By Lee Feigenbaum on January 25, 2008 1:00 AM | 10 Comments

I'm quite pleased to have played a part in helping SPARQL become a W3C Recommendation. As we were putting together the press release that accompanied the publication of the SPARQL recommendations, Ian Jacobs, Ivan Herman, Tim Berners-Lee, and myself put together some comments (in bullet point form) explaining some of the benefits of SPARQL. They do a good job of capturing a lot of what I find appealing about SPARQL, and I wanted to share them with other people. I don't think these are the best examples of SPARQL's value or the most eloquently expressed, but I do think it captures a lot of the essence of SPARQL. (While some of the text is attributable to me, parts are attributable to Ian, Ivan, and Tim.)

SPARQL is to the Semantic Web (and, really, the Web in general) what SQL is to relational databases. (This is effectively Tim's quotation from the press release.)
If we view the Semantic Web as a global collection of databases, SPARQL can make the collection look like one big database. SPARQL enables us to reap the benefits of federation. Examples:
- Federating information from multiple Web sites (mashups)
- Federating information from multiple enterprise databases (e.g. manufacturing and customer orders and shipping systems)
- Federating information between internal and external systems (e.g. for outsourcing, public Web databases (e.g. NCBI), supply-chain partners)
There are many distinct database technologies in use, and it's of course impossible to dictate a single database technology at the scale of the Web. RDF (the Semantic Web data model), though, serves as a standard lingua franca (least common denominator) in which data from disparate database systems can be represented. SPARQL, then, is the query language for that data. As such, SPARQL hides the details of a sever's particular data management and structure details. This reduces costs and increases robustness of software that issues queries.
SPARQL saves development time and cost by allowing client applications to work with only the data they're interested in. (This is as opposed to bringing it all down and spending time and money writing software to extract the relevant bits of information.)
- Example: Find US cities' population, area, and mass transit (bus) fare, in order to determine if there is a relationship between population density and public transportation costs.
- Without SPARQL, you might tackle this by writing a first query to pull information from cities' pages on Wikipedia, a second query to retrieve mass transit data from another source, and then code to extract the population and area and bus fare data for each city.
- With SPARQL, this application can be accomplished by writing a single SPARQL query that federates the appropriate data source. The application developer need only write a single query and no additional code.
SPARQL builds on other standards including RDF, XML, HTTP, and WSDL. This allows reuse of existing software tooling and promotes good interoperability with other software systems. Examples:
- SPARQL results are expressed in XML: XSLT can be used to generate friendly query result displays for the Web
- It's easy to issue SPARQL queries, given the abundance of HTTP library support in Perl, Python, php, Ruby, etc.

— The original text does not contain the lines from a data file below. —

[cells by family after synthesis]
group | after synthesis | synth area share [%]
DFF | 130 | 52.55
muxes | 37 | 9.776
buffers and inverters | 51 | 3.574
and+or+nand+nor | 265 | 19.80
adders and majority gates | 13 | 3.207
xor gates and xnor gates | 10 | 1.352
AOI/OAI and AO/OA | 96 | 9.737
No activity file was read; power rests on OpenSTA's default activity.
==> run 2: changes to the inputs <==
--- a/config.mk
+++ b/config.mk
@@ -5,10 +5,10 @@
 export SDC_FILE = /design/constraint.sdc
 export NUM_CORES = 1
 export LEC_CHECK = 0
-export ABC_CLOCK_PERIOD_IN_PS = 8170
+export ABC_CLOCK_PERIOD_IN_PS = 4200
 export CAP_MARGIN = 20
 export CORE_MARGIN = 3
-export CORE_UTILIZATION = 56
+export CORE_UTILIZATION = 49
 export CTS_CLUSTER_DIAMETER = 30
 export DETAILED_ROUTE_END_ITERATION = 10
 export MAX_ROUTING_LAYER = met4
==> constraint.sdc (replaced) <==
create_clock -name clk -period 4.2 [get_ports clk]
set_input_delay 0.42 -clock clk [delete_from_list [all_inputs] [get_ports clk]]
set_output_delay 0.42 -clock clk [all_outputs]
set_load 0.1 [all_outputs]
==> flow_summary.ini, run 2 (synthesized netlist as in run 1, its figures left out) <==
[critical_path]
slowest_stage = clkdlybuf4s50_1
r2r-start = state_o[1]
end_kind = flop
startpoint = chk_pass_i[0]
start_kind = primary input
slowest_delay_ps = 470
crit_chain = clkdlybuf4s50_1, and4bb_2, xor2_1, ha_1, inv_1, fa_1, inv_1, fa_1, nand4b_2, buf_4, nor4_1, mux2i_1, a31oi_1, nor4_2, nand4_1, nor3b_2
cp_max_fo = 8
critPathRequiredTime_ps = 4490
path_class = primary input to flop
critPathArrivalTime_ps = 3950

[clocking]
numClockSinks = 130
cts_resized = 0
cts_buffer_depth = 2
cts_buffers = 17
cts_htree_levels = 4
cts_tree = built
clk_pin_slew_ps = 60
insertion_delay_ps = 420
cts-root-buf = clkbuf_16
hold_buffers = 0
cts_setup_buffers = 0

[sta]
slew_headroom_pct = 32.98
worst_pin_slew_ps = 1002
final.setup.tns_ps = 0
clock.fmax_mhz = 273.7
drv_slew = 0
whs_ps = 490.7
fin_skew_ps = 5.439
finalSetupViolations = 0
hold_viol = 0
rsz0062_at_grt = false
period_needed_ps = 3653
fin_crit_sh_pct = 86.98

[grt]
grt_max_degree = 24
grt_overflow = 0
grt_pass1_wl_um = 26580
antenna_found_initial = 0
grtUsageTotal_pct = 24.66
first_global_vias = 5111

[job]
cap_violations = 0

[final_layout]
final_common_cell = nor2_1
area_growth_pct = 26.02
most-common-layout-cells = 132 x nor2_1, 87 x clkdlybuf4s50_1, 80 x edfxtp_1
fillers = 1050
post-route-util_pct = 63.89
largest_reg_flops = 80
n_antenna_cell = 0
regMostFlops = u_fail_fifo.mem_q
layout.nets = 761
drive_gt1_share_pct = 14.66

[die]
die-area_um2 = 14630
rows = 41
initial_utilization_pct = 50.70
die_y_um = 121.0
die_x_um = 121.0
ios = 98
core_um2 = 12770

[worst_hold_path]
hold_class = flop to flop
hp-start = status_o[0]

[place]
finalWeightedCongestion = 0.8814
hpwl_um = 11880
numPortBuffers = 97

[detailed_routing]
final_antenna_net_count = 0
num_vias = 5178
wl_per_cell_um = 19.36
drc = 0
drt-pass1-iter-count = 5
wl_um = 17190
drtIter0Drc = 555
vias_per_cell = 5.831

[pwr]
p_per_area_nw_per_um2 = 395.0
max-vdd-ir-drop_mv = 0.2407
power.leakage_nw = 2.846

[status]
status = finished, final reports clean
$ cat config.mk
export PLATFORM = sky130hd
export DESIGN_NAME = ss_addsub_acc_flat
export DESIGN_NICKNAME = d
export VERILOG_FILES = /design/src/rtl/ss_addsub_acc_if.sv /design/src/rtl/ss_addsub_acc.sv /design/src/flat_wrapper.sv
export SDC_FILE = /design/constraint.sdc
export NUM_CORES = 1
export LEC_CHECK = 0
export CAP_MARGIN = 0
export CORE_UTILIZATION = 52
export CTS_CLUSTER_SIZE = 16
export DETAILED_ROUTE_END_ITERATION = 16
export PLACE_DENSITY = 0.91
export REMOVE_ABC_BUFFERS = 1
export SLEW_MARGIN = 20
export SYNTH_ARGS = -nofsm -noshare
export SYNTH_HDL_FRONTEND = slang
export SYNTH_SLANG_ARGS = --single-unit
$ cat constraint.sdc
create_clock -name CLK -period 3.2 [get_ports CLK]
set_input_delay 0.32 -clock CLK [delete_from_list [all_inputs] [get_ports CLK]]
set_output_delay 0.32 -clock CLK [all_outputs]
set_load 0.005 [all_outputs]
File: src/rtl/control_sequencer.sv
// rtl/control_sequencer.sv - hardwired fetch/decode/execute sequencer; SINGLE_STEP_EN adds a step input and PAUSE boundary
module control_sequencer
    import cpu_ctrl_pkg::*;
#(
    parameter int OP_W        = CPU_OP_W,
    parameter int NREG        = CPU_NREG,
    parameter int MEM_TIMEOUT = CPU_MEM_TIMEOUT
) (
    input  logic             clock,
    input  logic             clear,
    input  logic             run,
`ifdef SINGLE_STEP_EN
    input  logic             step,
`endif
    input  logic [31:0]      ir_in,
    input  logic             mem_ready,
    output logic [NREG-1:0]  reg_out,
    output logic [NREG-1:0]  reg_in,
    output logic             HIout,
    output logic             LOout,
    output logic             Zhighout,
    output logic             Zlowout,
    output logic             PCout,
    output logic             MDRout,
    output logic             InPortout,
    output logic             Yout,
    output logic             Cout,
    output logic             HIin,
    output logic             LOin,
    output logic             Zin,
    output logic             PCin,
    output logic             MDRin,
    output logic             MARin,
    output logic             IRin,
    output logic             Yin,
    output logic [OP_W-1:0]  op,
    output logic             Read,
    output logic             Write,
    output logic [31:0]      c_sext,
    output logic             halted,
    output logic             mem_err
);

    localparam int CNT_W = $clog2(MEM_TIMEOUT + 1);
    localparam logic [CNT_W-1:0] CNT_LIMIT = CNT_W'(MEM_TIMEOUT - 1);

    state_e           state_q, state_d;
    state_e           boundary_next;
    logic [31:0]      ir_q, ir_d;
    logic [CNT_W-1:0] cnt_q, cnt_d;
    logic             mem_err_q, mem_err_d;
    logic             mem_wait;
    logic             timeout;
    logic             step_go;
    logic [31:0]      ir_cur;
    ctrl_t            ctl;

    logic [CPU_OP_W-1:0] opc;
    logic [CPU_NREG-1:0] ra_oh, rb_oh, rc_oh;
    logic [31:0]         dec_c_sext;
    logic                is_rtype, is_muldiv, is_ld, is_st, is_halt;

    // During T2 the word being latched decides the branch, so decode it directly
    assign ir_cur = (state_q == T2) ? ir_in : ir_q;

    ir_decode u_ir_decode (
        .ir_i        (ir_cur),
        .opc_o       (opc),
        .ra_oh_o     (ra_oh),
        .rb_oh_o     (rb_oh),
        .rc_oh_o     (rc_oh),
        .c_sext_o    (dec_c_sext),
        .is_rtype_o  (is_rtype),
        .is_muldiv_o (is_muldiv),
        .is_ld_o     (is_ld),
        .is_st_o     (is_st),
        .is_halt_o   (is_halt)
    );

`ifdef SINGLE_STEP_EN
    assign boundary_next = PAUSE;
    assign step_go       = step & run;
`else
    assign boundary_next = run ? T0 : IDLE;
    assign step_go       = 1'b0;
`endif

    // State, IR, wait counter and sticky error; clear wins over everything
    always_ff @(posedge clock) begin
        if (clear) begin
            state_q   <= T0;
            ir_q      <= '0;
            cnt_q     <= '0;
            mem_err_q <= 1'b0;
        end else begin
            state_q   <= state_d;
            ir_q      <= ir_d;
            cnt_q     <= cnt_d;
            mem_err_q <= mem_err_d;
        end
    end

    // Next-state sequencing including memory waits and timeout escape to HALT
    always_comb begin
        state_d  = state_q;
        mem_wait = 1'b0;
        case (state_q)
            IDLE:  state_d = run ? T0 : IDLE;
            PAUSE: state_d = step_go ? T0 : PAUSE;
            T0:    state_d = T1;
            T1: begin
                mem_wait = 1'b1;
                if (mem_ready) state_d = T2;
            end
            T2: begin
                if (is_halt)                                   state_d = HALT;
                else if (is_rtype || is_muldiv || is_ld || is_st) state_d = T3;
                else                                           state_d = boundary_next;
            end
            T3:    state_d = T4;
            T4:    state_d = T5;
            T5:    state_d = is_rtype ? boundary_next : T6;
            T6: begin
                if (is_ld) begin
                    mem_wait = 1'b1;
                    if (mem_ready) state_d = T7;
                end else if (is_st) begin
                    state_d = T7;
                end else begin
                    state_d = boundary_next;
                end
            end
            T7: begin
                if (is_st) begin
                    mem_wait = 1'b1;
                    if (mem_ready) state_d = boundary_next;
                end else begin
                    state_d = boundary_next;
                end
            end
            HALT:    state_d = HALT;
            default: state_d = T0;
        endcase
        timeout = mem_wait && !mem_ready && (cnt_q == CNT_LIMIT);
        if (timeout) state_d = HALT;
    end

    // Wait counter runs only while stalled in a memory state, otherwise rests at zero
    always_comb begin
        cnt_d     = '0;
        mem_err_d = mem_err_q | timeout;
        ir_d      = (state_q == T2) ? ir_in : ir_q;
        if (mem_wait && !mem_ready && !timeout) cnt_d = cnt_q + CNT_W'(1);
    end

    // Moore control word per microstep; forced quiet while clear is high
    always_comb begin
        ctl = '0;
        case (state_q)
            T0: begin
                ctl.pc_out = 1'b1;
                ctl.mar_in = 1'b1;
                ctl.op     = ALU_INC;
                ctl.z_in   = 1'b1;
            end
            T1: begin
                ctl.zlow_out = 1'b1;
                ctl.pc_in    = 1'b1;
                ctl.read     = 1'b1;
                ctl.mdr_in   = 1'b1;
            end
            T2: begin
                ctl.mdr_out = 1'b1;
                ctl.ir_in   = 1'b1;
            end
            T3: begin
                ctl.y_in    = 1'b1;
                ctl.reg_out = is_muldiv ? ra_oh : rb_oh;
            end
            T4: begin
                ctl.z_in = 1'b1;
                if (is_rtype) begin
                    ctl.reg_out = rc_oh;
                    ctl.op      = opc;
                end else if (is_muldiv) begin
                    ctl.reg_out = rb_oh;
                    ctl.op      = opc;
                end else begin
                    ctl.c_out = 1'b1;
                    ctl.op    = ALU_ADD;
                end
            end
            T5: begin
                ctl.zlow_out = 1'b1;
                if (is_rtype)       ctl.reg_in = ra_oh;
                else if (is_muldiv) ctl.lo_in  = 1'b1;
                else                ctl.mar_in = 1'b1;
            end
            T6: begin
                if (is_muldiv) begin
                    ctl.zhigh_out = 1'b1;
                    ctl.hi_in     = 1'b1;
                end else if (is_ld) begin
                    ctl.read   = 1'b1;
                    ctl.mdr_in = 1'b1;
                end else if (is_st) begin
                    ctl.reg_out = ra_oh;
                    ctl.mdr_in  = 1'b1;
                end
            end
            T7: begin
                if (is_ld) begin
                    ctl.mdr_out = 1'b1;
                    ctl.reg_in  = ra_oh;
                end else if (is_st) begin
                    ctl.write = 1'b1;
                end
            end
            default: ;
        endcase
        if (clear) ctl = '0;
    end

    assign reg_out   = ctl.reg_out;
    assign reg_in    = ctl.reg_in;
    assign HIout     = ctl.hi_out;
    assign LOout     = ctl.lo_out;
    assign Zhighout  = ctl.zhigh_out;
    assign Zlowout   = ctl.zlow_out;
    assign PCout     = ctl.pc_out;
    assign MDRout    = ctl.mdr_out;
    assign InPortout = ctl.inport_out;
    assign Yout      = ctl.y_out;
    assign Cout      = ctl.c_out;
    assign HIin      = ctl.hi_in;
    assign LOin      = ctl.lo_in;
    assign Zin       = ctl.z_in;
    assign PCin      = ctl.pc_in;
    assign MDRin     = ctl.mdr_in;
    assign MARin     = ctl.mar_in;
    assign IRin      = ctl.ir_in;
    assign Yin       = ctl.y_in;
    assign op        = ctl.op;
    assign Read      = ctl.read;
    assign Write     = ctl.write;
    assign c_sext    = clear ? 32'h0 : dec_c_sext;
    assign halted    = (state_q == HALT) && !clear;
    assign mem_err   = mem_err_q && !clear;

endmodule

Finally, I scribbled down some of my own thoughts on how SPARQL takes the appealing principles of a Service Oriented Architecture (SOA) one step further:

With SOA, the idea is to move away from tightly-coupled client-server applications in which all of the client code needs to be written specifically for the server code and vice versa. SOA says that if instead we just agree on service interfaces (contracts) then we can develop and maintain services and clients that adhere to these interfaces separately (and therefore more cheaply, scalably, and robustly).
SPARQL takes some of this one step further. For SOA to work, services (people publishing data) still have to define a service, a set of operations that they'll use to let others get at their information. And someone writing a client application against such a service needs to adhere to the operations in the service. If a service has 5 operations that return various bits of related data and a client application wants some data from a few services but doesn't want most of it, the developer still must invoke all 5 services and then write the logic to extract and join the data relevant for her application. This makes for marginally complex software development (and complex == costly, of course).
With SPARQL, a service-provider/data-publisher simply provides one service: SPARQL. Since it's a query language accessible over a standard protocol (HTTP), SPARQL can be considered a 'universal service'. Instead of the data publisher choosing a limited number of operations to support a priori and client applications being forced to conform to these operations, the client application can ask precisely the questions it wants to retrieve precisely the information it needs. Instead of 5 service invocations + extra logic to extract and join data, the client developer need only author a single SPARQL query. This makes for a simpler application (and, of course, less costly).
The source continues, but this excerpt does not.